═══ Data in this exercise ═══

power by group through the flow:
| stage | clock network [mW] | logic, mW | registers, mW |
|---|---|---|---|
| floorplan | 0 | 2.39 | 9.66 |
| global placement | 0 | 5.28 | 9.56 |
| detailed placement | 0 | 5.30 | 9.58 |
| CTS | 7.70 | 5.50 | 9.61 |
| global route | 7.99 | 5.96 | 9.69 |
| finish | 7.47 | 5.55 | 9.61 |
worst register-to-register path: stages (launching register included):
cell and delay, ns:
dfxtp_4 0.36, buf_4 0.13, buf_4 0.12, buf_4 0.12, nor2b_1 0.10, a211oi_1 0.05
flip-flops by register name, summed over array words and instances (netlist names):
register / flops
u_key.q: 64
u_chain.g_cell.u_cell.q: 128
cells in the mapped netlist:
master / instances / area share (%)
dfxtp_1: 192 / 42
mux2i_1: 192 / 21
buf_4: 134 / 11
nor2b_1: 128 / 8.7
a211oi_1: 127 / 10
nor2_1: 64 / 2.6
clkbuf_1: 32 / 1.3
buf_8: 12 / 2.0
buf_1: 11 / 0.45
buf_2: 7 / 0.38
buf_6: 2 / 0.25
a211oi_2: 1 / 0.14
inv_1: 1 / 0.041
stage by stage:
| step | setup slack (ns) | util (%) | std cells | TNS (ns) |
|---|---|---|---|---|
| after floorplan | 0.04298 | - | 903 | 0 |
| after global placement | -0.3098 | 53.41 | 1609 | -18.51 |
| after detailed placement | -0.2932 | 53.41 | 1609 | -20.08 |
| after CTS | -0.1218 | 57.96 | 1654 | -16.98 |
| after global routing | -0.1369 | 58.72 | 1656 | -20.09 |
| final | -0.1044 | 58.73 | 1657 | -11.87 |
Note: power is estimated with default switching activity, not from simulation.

═══

### Task
The lines you need run from the one containing "registers, mW |" to the end of the listing. Output exactly those, both ends included.

### Response to the exercise
| stage | clock network [mW] | logic, mW | registers, mW |
|---|---|---|---|
| floorplan | 0 | 2.39 | 9.66 |
| global placement | 0 | 5.28 | 9.56 |
| detailed placement | 0 | 5.30 | 9.58 |
| CTS | 7.70 | 5.50 | 9.61 |
| global route | 7.99 | 5.96 | 9.69 |
| finish | 7.47 | 5.55 | 9.61 |
worst register-to-register path: stages (launching register included):
cell and delay, ns:
dfxtp_4 0.36, buf_4 0.13, buf_4 0.12, buf_4 0.12, nor2b_1 0.10, a211oi_1 0.05
flip-flops by register name, summed over array words and instances (netlist names):
register / flops
u_key.q: 64
u_chain.g_cell.u_cell.q: 128
cells in the mapped netlist:
master / instances / area share (%)
dfxtp_1: 192 / 42
mux2i_1: 192 / 21
buf_4: 134 / 11
nor2b_1: 128 / 8.7
a211oi_1: 127 / 10
nor2_1: 64 / 2.6
clkbuf_1: 32 / 1.3
buf_8: 12 / 2.0
buf_1: 11 / 0.45
buf_2: 7 / 0.38
buf_6: 2 / 0.25
a211oi_2: 1 / 0.14
inv_1: 1 / 0.041
stage by stage:
| step | setup slack (ns) | util (%) | std cells | TNS (ns) |
|---|---|---|---|---|
| after floorplan | 0.04298 | - | 903 | 0 |
| after global placement | -0.3098 | 53.41 | 1609 | -18.51 |
| after detailed placement | -0.2932 | 53.41 | 1609 | -20.08 |
| after CTS | -0.1218 | 57.96 | 1654 | -16.98 |
| after global routing | -0.1369 | 58.72 | 1656 | -20.09 |
| final | -0.1044 | 58.73 | 1657 | -11.87 |
Note: power is estimated with default switching activity, not from simulation.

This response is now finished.